Accordingly, even if we take the findings by the majority in Sharma as being consonant with the principles in Alliance and Centrale, the Court failed to consider its incongruence with the context of colonial harm in Canada. This same logic is simply inapplicable to the context of colonialism and harm to Indigenous Peoples. Unlike a phenomenon like gender inequality, or even racism more broadly, the systemic oppression of Indigenous Peoples in Canada finds its source unequivocally in the actions of the Crown. This harm can be directly attributed to colonialism undertaken by the Canadian state.65

The same rationale for allowing the legislature to freely repeal ameliorative policies thus fails for claims tied to Indigeneity. Justices Brown and Rowe characterize the position that repealing or amending conditional sentences would contravene s. 15(1) as “novel”.66 However, the particular context at issue is similarly novel. It cannot be treated the same way as other social inequalities that exist outside the sphere of state action. Removing ameliorative benefits that were provided to directly address the harm “for which the state is directly responsible” cannot be in line with the high duty placed on the Crown towards Indigenous Peoples. The honour of the Crown, as a principle, is grounded in the very notion that historic harm can give rise to modern duties. Thus, the responsibility for this historic harm calls for a critical look at the modern treatment of ameliorative programs directed towards Indigenous Peoples. In this unique and novel context, limiting or removing such an ameliorative program may very well be sufficient, in itself, to contravene at least the first step of s. 15(1).
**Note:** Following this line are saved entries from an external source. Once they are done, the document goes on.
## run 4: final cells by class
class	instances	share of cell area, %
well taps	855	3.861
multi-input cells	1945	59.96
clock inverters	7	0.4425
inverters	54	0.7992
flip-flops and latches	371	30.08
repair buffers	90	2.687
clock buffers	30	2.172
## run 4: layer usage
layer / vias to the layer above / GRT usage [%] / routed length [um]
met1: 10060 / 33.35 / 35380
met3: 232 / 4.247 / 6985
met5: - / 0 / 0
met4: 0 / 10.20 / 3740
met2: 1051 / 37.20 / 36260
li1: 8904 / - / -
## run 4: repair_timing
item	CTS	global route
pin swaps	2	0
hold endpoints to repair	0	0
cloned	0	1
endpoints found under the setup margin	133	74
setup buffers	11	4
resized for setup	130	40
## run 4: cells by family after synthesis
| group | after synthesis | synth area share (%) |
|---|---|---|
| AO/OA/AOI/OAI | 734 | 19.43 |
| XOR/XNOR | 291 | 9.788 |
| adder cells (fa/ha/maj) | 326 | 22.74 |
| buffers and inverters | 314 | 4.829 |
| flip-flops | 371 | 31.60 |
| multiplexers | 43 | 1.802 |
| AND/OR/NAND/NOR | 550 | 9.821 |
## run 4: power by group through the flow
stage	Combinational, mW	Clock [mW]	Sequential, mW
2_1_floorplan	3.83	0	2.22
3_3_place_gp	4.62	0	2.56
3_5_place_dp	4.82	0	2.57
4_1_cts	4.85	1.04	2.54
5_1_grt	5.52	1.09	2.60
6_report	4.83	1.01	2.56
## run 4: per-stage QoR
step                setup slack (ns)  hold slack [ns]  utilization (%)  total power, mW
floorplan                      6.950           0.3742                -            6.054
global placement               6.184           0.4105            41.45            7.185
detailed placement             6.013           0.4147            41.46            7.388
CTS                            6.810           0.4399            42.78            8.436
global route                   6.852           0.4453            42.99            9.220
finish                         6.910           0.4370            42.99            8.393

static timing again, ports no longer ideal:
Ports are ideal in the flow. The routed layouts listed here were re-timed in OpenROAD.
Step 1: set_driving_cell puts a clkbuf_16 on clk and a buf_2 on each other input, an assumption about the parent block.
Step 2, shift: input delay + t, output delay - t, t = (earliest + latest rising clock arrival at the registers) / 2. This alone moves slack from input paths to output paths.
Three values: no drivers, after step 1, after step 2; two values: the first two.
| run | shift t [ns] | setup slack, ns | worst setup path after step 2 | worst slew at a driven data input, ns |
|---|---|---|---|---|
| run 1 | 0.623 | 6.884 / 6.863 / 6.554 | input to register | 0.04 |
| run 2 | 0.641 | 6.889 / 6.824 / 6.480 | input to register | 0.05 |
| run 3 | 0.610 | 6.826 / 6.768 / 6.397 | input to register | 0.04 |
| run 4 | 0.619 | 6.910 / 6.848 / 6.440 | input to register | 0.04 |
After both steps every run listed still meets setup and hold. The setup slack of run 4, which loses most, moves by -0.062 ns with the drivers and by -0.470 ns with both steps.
Source: an optimization exercise on an open RTL-to-GDS flow (aim: small area and a short achievable clock period). Production flows keep margins and buffers that such runs may drop. In this exercise RTL edits were held to simulation tests only and were not proved equivalent to the original.

==> flow/design.v (excerpt) <==
module top (
  input  logic        clk,
  input  logic        rst_n,
  input  logic [15:0] setpoint,
  input  logic [15:0] feedback,
  input  logic [15:0] Kp,
  input  logic [15:0] Ki,
  input  logic [15:0] Kd,
  input  logic [15:0] clk_prescaler,
  output logic [15:0] control_signal
);
For scale: ~110 I/O pins, roughly 16,000 µm² of cells after synthesis.
clock: 12.5 ns
lec_check: 0
abc_area: 1
cap_margin: 20
core_margin: 2
core_utilization: 40
setup_slack_margin: 5
slew_margin: 20
synth_hierarchical: 1
synth_minimum_keep_size: 0
standard.sh (not shown) runs the stock make flow with config.mk's settings and CLKGATE_MAP_FILE= SYNTH_SCRIPT=/design/flow/synth_recipe.tcl, a recipe that flattens the netlist after the stock synthesis.
==> flow/flow/run.sh <==
#!/bin/bash
# The standard layout, with the port buffers made of plain buf_1 cells
# instead of the delay buffers buffer_ports picks on its own, and a larger
# setup margin for timing repair.
set -euo pipefail
export BUFFER_PORTS_ARGS="-buffer_cell sky130_fd_sc_hd__buf_1"
bash standard.sh SETUP_SLACK_MARGIN=7.2 finish > standard.log 2>&1
The starting point finished clean.
Source: an optimization exercise on an open RTL-to-GDS flow (aim: small area). Production flows keep margins and buffers that such runs may drop. The RTL was checked by simulation tests, not by an equivalence proof against the original design. Power and IR drop assume default switching activity.

Design pong_main, start of the top module:
module pong_main
#(
  parameter SCR_W = 1280,
  parameter SCR_H = 720,
  parameter SIM = 1'b0
)
(
  input  wire        CLK,
  input  wire        RST,
  input  wire [10:0] H_CNT,
  input  wire [10:0] V_CNT,
  input  wire        EncA_QA,
  input  wire        EncA_QB,
  input  wire        EncB_QA,
  input  wire        EncB_QB,
  output wire [7:0]  RED,
  output wire [7:0]  GREEN,
  output wire [7:0]  BLUE,
  output wire [3:0]  LED
);
  function [11:0] add11;             
    input [10:0] a, b;
    integer i;
    reg c;
    begin
      c = 1'b0;
      for (i = 0; i < 11; i = i + 1) begin
        add11[i] = a[i] ^ b[i] ^ c;
        c = (a[i] & b[i]) | ((a[i] ^ b[i]) & c);
      end
      add11[11] = c;
    end
  endfunction
  function [11:0] add11c;            
    input [10:0] a, b;
    input        ci;
    integer i;
    reg c;
    begin
      c = ci;
      for (i = 0; i < 11; i = i + 1) begin
        add11c[i] = a[i] ^ b[i] ^ c;
  ...
==> flow/config.mk <==
export PLATFORM = sky130hd
export DESIGN_NAME = pong_main
export DESIGN_NICKNAME = pong_main
export VERILOG_FILES = /design/flow/design.v
export SDC_FILE = /design/flow/constraint.sdc
export NUM_CORES = 4
export LEC_CHECK = 0
export CAP_MARGIN = 20
export CORE_MARGIN = 2
export CORE_UTILIZATION = 40
export SLEW_MARGIN = 20
==> flow/constraint.sdc <==
create_clock -name core_clock -period 10.0 [get_ports {CLK}]
set_input_delay 2.0000 -clock core_clock [delete_from_list [all_inputs] [get_ports {CLK}]]
set_output_delay 2.0000 -clock core_clock [all_outputs]
set_load 0.01 [all_outputs]
standard.sh (not shown) runs the stock make flow with config.mk's settings and CLKGATE_MAP_FILE= SYNTH_SCRIPT=/design/flow/synth_recipe.tcl, a recipe that flattens the netlist after the stock synthesis.
==> flow/flow/run.sh <==
#!/bin/bash
# Layout flow: the standard flow (standard.sh), with three changes.
#  1. After the standard synthesis, its combinational logic is optimised
#     further; flip-flops (names and cells), full adders and half adders are
#     kept.  polarity.py picks the polarity of each full adder so that fewer
#     inverters sit between adders, ports and flip-flops; remap.sh re-maps the
#     remaining gates with ABC for area.  The result is proven equivalent to
#     the standard netlist (flip-flops cut, SAT on a miter) before it replaces
#     it; if anything fails the standard netlist is kept.
#  2. The port buffers are the smallest buffer (buf_1) instead of the default
#     choice (a delay cell).
#  3. Clock tree synthesis uses clkbuf_8 buffers and no dummy loads.
# Each tool writes its full output to its own log file in this folder.
set -euo pipefail
export BUFFER_PORTS_ARGS="-buffer_cell sky130_fd_sc_hd__buf_1"
export CTS_ARGS="-sink_clustering_enable -repair_clock_nets -dont_use_dummy_load -buf_list sky130_fd_sc_hd__clkbuf_8 -sink_clustering_size 16 -sink_clustering_max_diameter 100"

bash standard.sh synth > standard_synth.log 2>&1

R=orfs/results/${FLOW_PLATFORM}/pong_main/base
LIB=${FLOW_HOME}/platforms/${FLOW_PLATFORM}/lib/sky130_fd_sc_hd__tt_025C_1v80.lib
YOSYS=$(dirname "${FLOW_HOME}")/tools/install/yosys/bin/yosys
mkdir -p opt
cp "$R/1_2_yosys.v" opt/standard.v

optimise() {
  python3 flow/polarity.py opt/standard.v opt/polarity.v > opt/polarity.log 2>&1 || return 1
  # several ABC scripts (and random seeds), run side by side; the smallest
  # result is used
  local scripts=(
    "strash;&get,-n;&deepsyn,-T,30,-S,1;&put;dch;map,-a;topo;strash;dch;map,-a;topo"
    "strash;&get,-n;&deepsyn,-T,30,-S,2;&put;dch;map,-a;topo;strash;dch;map,-a;topo"
    "strash;&get,-n;&deepsyn,-T,30,-S,3;&put;dch;map,-a;topo;strash;dch;map,-a;topo"
    "strash;&get,-n;&deepsyn,-T,30,-S,4;&put;dch,-f;map,-a,-B,0;topo"
    "strash;&get,-n;&deepsyn,-T,30,-S,5;&put;dch;map,-a;topo"
    "strash;&get,-n;&deepsyn,-T,30,-S,6;&put;dch;map,-a;topo;strash;dch;map,-a;topo"
    "strash;&get,-n;&deepsyn,-T,30,-S,7;&put;dch;map,-a;topo;strash;dch;map,-a;topo"
    "strash;&get,-n;&deepsyn,-T,30,-S,8;&put;dch,-f;map,-a,-B,0;topo"
  )
  local best="" best_area="" i a
  for i in "${!scripts[@]}"; do
    bash flow/remap.sh opt/polarity.v opt/remap$i.v "$LIB" "$YOSYS" "${scripts[$i]}" > opt/remap_sh$i.log 2>&1 &
    if (( i % 4 == 3 )); then wait; fi
  done
  wait
  for i in "${!scripts[@]}"; do
    [[ -s opt/remap$i.v ]] || continue
    a=$(python3 flow/area.py "$LIB" opt/remap$i.v) || continue
    echo "script $i: ${scripts[$i]} area $a" >> opt/remap_choice.log
    if [[ -z "$best" ]] || python3 -c "import sys; sys.exit(0 if $a < $best_area else 1)"; then
      best=opt/remap$i.v; best_area=$a
    fi
  done
  [[ -n "$best" ]] || return 1
  echo "chosen: $best" >> opt/remap_choice.log
  cp "$best" opt/remap.v || return 1
  python3 flow/cutff.py opt/standard.v opt/standard_cut.v > opt/cutff.log 2>&1 || return 1
  python3 flow/cutff.py opt/remap.v opt/remap_cut.v >> opt/cutff.log 2>&1 || return 1
  cat > opt/equiv.ys <<EOT
read_liberty -ignore_miss_func $LIB
read_verilog opt/standard_cut.v
rename pong_main gold
read_verilog opt/remap_cut.v
rename pong_main gate
flatten gold gate
miter -equiv -flatten -make_outputs gold gate miter
hierarchy -top miter
sat -verify -prove trigger 0 miter
EOT
  "$YOSYS" -l opt/equiv.log opt/equiv.ys > /dev/null 2>&1 || return 1
  grep -q 'SUCCESS' opt/equiv.log || return 1
  # same flip-flops, by name and cell
  diff <(grep -o 'sky130_fd_sc_hd__df[a-z0-9_]* *[^ (]*' opt/standard.v | sort) \
       <(grep -o 'sky130_fd_sc_hd__df[a-z0-9_]* *[^ (]*' opt/remap.v | sort) > opt/ff_diff.log || return 1
}

if optimise; then
  cp opt/remap.v "$R/1_2_yosys.v"
  rm -f "$R/1_synth.odb" "$R/1_synth.sdc"
  echo "optimised netlist used" > opt/status.txt
else
  echo "optimisation failed; standard netlist kept" > opt/status.txt
fi

bash standard.sh > standard.log 2>&1
Other scripts of this flow, unchanged in this note and not shown: flow/flow/area.py, flow/flow/cutff.py, flow/flow/polarity.py, flow/flow/remap.sh
Change:
--- a/flow/design.v
+++ b/flow/design.v
@@ -201,46 +201,40 @@
     end
   wire l_top = gec12({5'd0, jl}, 12'd37) & ~gec12({5'd0, jl}, 12'd55);
   wire l_bot = gec12({5'd0, jl}, 12'd18) & ~gec12({5'd0, jl}, 12'd36);
   wire l_mid = (jl == 7'd36);
   wire r_top = gec12({5'd0, jr}, 12'd37) & ~gec12({5'd0, jr}, 12'd55);
   wire r_bot = gec12({5'd0, jr}, 12'd18) & ~gec12({5'd0, jr}, 12'd36);
   reg       go_start, stay;
   reg [3:0] nseg;
-  wire at_1271 = bh[10] & (&bh[7:4]) & (&bh[2:0]);              
-  wire at_1264 = bh[10] & (&bh[7:4]) & ~bh[2] & ~bh[1] & ~bh[0];  
-  wire at_369  = bh[8] & (&bh[6:4]) & bh[0];                    
-  wire at_370  = bh[8] & (&bh[6:4]) & bh[1];                    
-  wire at_913  = ~bh[10] & ~bh[6] & ~bh[5] & ~(|bh[3:1]);       
-  wire at_1272 = bh[10] & (&bh[7:3]);                           
   always @(*) begin
     go_start = 1'b0;
     stay     = 1'b0;
     nseg     = seg;
     case (seg)
       RLM:  if (bh == 11'd0) go_start = 1'b1;
             else if (bh == 11'd19) begin
               if (l_bot)      nseg = LRL;
               else if (l_top) nseg = LRUL;
               else if (l_mid) nseg = LRM;
             end
-      LRM:  if (at_1271) go_start = 1'b1;
-            else if (at_1264) begin
+      LRM:  if (bh == 11'd1271) go_start = 1'b1;
+            else if (bh == 11'd1264) begin
               if (r_top)      nseg = LRUR;
               else if (r_bot) nseg = RLL;
             end
-      LRUL: if (at_369) nseg = TBR;
-      LRL:  if (at_370) nseg = BTR;
-      RLL:  if (at_913) nseg = BTL;
+      LRUL: if (bh == 11'd369) nseg = TBR;
+      LRL:  if (bh == 11'd370) nseg = BTR;
+      RLL:  if (bh == 11'd913) nseg = BTL;
       BTL:  if (bh == 11'd8) go_start = 1'b1;
-      TBR:  if (at_1272) go_start = 1'b1;
+      TBR:  if (bh == 11'd1272) go_start = 1'b1;
             else stay = 1'b1;
       default:                        
-            if (at_1272) go_start = 1'b1;
+            if (bh == 11'd1272) go_start = 1'b1;
     endcase
   end
   wire u_z   = (u[3:0] == 4'd0);
   wire step  = ~start & ~mv & u[4] & u_z;
   wire left  = (seg == RLM) | (seg == RLL) | (seg == BTL);
   wire h_en  = step | (mv & stay);
   wire [10:0] bhn_step = addk11(bhn, h_en, ~left);
   always @(posedge CLK or posedge RST)
Result: Count of clock-buffer cells in the layout stays the same; clock power is about the same; final cell count rose by 1.3%; clock skew rose by 0.0070 ns; hold slack is worse by 0.018 ns; non-clock buffer count rose by 2; sequential power rose by about 2%; combinational power rose by about 1%; design area rose by 0.94%; routed wire length rose by 4.6%; via count rose by 1.2%; setup slack is better by 0.14 ns; synthesized cell count rose by 2.7%.

[afterwards: timing with drivers on the ports]
In the flow no input, the clock included, has a driving cell. The finished layouts below were timed again as built, in two steps. Step 1, drivers: a clkbuf_16 drives CLK and a buf_2 each remaining input, both assumed. Step 2 adds t to the input delays and takes it off the output delays; t is the mean of the earliest and latest rising clock arrival at the registers after step 1. Input paths then give back, and output paths get back, about the clock's delay inside the block. Slacks: ideal / step 1 / step 2; pairs: ideal / step 1.
| run | t (ns) | setup slack, ns | hold slack, ns |
|---|---|---|---|
| the first run | 0.315 | 0.337 / 0.315 / 0.315 | 0.368 / 0.368 / 0.368 |
| the second run | 0.320 | 0.477 / 0.453 / 0.453 | 0.350 / 0.350 / 0.350 |
After both steps setup and hold are still met in every run listed. The setup slack of the second run, which loses most, moves by -0.024 ns with the drivers and by -0.024 ns with both steps.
iii. Deference and the Oakes Test

A final re-consideration must occur in the assessment of proportionality under s. 1 of the Charter. It is well-recognized that different contextual factors may come into play in determining whether an infringement can be “demonstrably justified in a free and democratic society”.67 Several contextual factors for deference have been recognized at this stage, including the presence of competing rights, conflicting social science evidence, and social groups vying for scarce resources.68 While the majority in Sharma did not resort to s. 1, the dissenting opinion briefly assessed the justifiability of the removal of conditional sentences under s. 1. In doing so, the dissenting justices did not identify any contextual factors that impacted their application of s. 1.69

How should the contextual factors be assessed for claims related to Indigeneity at the s. 1 stage? The honour of the Crown again may have a role to play at this step of the analysis. There is a jurisprudential basis for the position that constitutional principles may impact the application of deference applied in the s. 1 analysis. For example, the unwritten constitutional principle of democracy, recognized in the Reference re Secession of Quebec (“Secession Reference”),70 has played a role in the application of deference in a s. 2(b) freedom of expression context. In conducting the s. 1 analysis in Harper v Canada (AG), both the majority and minority opinions recognized political speech as being of high value for its connection to the principle of democracy.71 The role of political speech in furthering of the principle of democracy thus warrants less deference to be given to the government in its restriction of it.72 Similarly, speech which undermines democratic values, such as hate speech, calls for higher levels of deference to be according to the government in its restriction of such speech.73

Like democracy, the honour of the Crown is characterized as an unwritten constitutional principle.74 In fact, in a minority decision in Beckman v. Little Salmon/Carmacks First Nation, Justice Deschamps described the honour of the Crown as the fifth core principle underlying the constitution, in addition to the four recognized in the Secession Reference.75 The honour of the Crown therefore can, and should, play a role in interpreting the level of deference owed to the government when assessing proportionality in the context of rights infringements, in a similar fashion as the principle of democracy in the s. 2(b) context. For example, if the rights infringement reflected a complete absence of any attempt by the legislature to uphold the honour of the Crown, the government should not be afforded deference at the s. 1 stage, just as a limit to political speech is not given deference. A similar consideration already finds support in a similar justification assessment in the context of s. 35 aboriginal rights. When determining whether a limit on s. 35 aboriginal rights is justified, the Court must consider whether the means chosen respect the honour of the Crown.76 If we are to accept, as this paper proposes, that the honour of the Crown is just as much at stake in the context of individual rights, a similar consideration is needed for the s. 1 analysis.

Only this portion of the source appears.